### Data to examine
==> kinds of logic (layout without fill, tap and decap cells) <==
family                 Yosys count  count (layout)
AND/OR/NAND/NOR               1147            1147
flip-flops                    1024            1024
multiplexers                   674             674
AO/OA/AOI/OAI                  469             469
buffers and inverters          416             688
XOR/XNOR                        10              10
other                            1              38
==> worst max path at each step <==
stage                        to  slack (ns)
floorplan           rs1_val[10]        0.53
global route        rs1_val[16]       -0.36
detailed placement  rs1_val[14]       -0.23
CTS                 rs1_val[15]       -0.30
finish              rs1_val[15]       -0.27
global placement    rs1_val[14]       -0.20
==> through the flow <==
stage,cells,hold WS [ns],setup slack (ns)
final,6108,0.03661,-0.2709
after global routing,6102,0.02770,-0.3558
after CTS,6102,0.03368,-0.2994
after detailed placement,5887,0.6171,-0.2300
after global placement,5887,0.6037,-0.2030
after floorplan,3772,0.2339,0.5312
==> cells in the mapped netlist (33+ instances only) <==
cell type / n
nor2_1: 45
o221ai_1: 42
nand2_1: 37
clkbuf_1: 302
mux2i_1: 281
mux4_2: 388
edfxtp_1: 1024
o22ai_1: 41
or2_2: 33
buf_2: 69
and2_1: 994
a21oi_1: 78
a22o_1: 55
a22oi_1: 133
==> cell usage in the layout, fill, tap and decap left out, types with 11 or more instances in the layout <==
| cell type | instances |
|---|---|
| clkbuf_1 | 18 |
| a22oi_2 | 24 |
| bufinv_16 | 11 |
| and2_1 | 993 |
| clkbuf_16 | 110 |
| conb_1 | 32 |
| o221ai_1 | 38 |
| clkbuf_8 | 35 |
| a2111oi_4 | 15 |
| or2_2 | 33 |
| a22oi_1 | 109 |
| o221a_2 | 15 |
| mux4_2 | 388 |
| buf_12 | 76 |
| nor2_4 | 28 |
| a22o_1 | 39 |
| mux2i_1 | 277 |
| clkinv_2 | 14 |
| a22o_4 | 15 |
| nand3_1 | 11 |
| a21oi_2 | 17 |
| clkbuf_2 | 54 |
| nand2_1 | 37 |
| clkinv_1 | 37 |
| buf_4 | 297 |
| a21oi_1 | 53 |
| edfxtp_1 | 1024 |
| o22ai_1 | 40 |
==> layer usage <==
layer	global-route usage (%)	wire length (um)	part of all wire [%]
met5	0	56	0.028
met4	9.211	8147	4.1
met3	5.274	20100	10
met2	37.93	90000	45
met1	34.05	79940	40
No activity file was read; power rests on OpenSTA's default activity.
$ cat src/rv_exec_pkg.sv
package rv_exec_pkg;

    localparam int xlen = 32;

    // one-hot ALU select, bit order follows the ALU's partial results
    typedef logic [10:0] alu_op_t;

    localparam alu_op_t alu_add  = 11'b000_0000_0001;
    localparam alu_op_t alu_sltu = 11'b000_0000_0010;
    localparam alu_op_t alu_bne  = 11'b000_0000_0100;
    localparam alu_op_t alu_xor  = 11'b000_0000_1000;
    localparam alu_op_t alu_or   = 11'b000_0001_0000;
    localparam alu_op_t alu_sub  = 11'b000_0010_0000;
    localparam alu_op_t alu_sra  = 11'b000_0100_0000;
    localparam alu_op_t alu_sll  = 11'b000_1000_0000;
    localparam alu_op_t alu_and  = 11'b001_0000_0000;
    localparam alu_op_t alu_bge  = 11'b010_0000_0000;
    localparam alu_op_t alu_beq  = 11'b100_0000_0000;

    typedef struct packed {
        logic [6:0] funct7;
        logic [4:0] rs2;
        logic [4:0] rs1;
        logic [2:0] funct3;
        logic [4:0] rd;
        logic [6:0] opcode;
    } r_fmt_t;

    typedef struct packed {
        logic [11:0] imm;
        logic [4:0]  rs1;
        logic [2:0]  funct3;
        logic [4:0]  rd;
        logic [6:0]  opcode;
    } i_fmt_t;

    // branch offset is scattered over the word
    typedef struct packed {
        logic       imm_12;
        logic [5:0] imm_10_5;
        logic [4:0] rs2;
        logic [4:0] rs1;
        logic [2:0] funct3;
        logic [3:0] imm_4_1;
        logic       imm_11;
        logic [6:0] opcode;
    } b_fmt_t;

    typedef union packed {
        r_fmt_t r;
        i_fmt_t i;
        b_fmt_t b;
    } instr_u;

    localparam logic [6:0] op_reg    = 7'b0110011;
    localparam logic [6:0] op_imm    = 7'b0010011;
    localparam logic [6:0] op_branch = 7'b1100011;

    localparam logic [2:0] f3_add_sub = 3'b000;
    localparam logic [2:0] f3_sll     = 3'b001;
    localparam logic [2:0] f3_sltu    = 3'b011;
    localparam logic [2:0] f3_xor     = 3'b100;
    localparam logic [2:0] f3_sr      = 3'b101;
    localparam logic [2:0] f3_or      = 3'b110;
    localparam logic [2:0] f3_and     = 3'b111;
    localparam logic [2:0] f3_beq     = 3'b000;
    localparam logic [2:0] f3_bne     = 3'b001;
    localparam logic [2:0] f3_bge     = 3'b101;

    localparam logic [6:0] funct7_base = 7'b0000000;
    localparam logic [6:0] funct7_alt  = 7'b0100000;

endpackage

### Activity
From the data above, output only the lines between the line containing "nand2_1: 37" and the line containing "cell usage in", inclusive, exactly as written.

### Task response
nand2_1: 37
clkbuf_1: 302
mux2i_1: 281
mux4_2: 388
edfxtp_1: 1024
o22ai_1: 41
or2_2: 33
buf_2: 69
and2_1: 994
a21oi_1: 78
a22o_1: 55
a22oi_1: 133
==> cell usage in the layout, fill, tap and decap left out, types with 11 or more instances in the layout <==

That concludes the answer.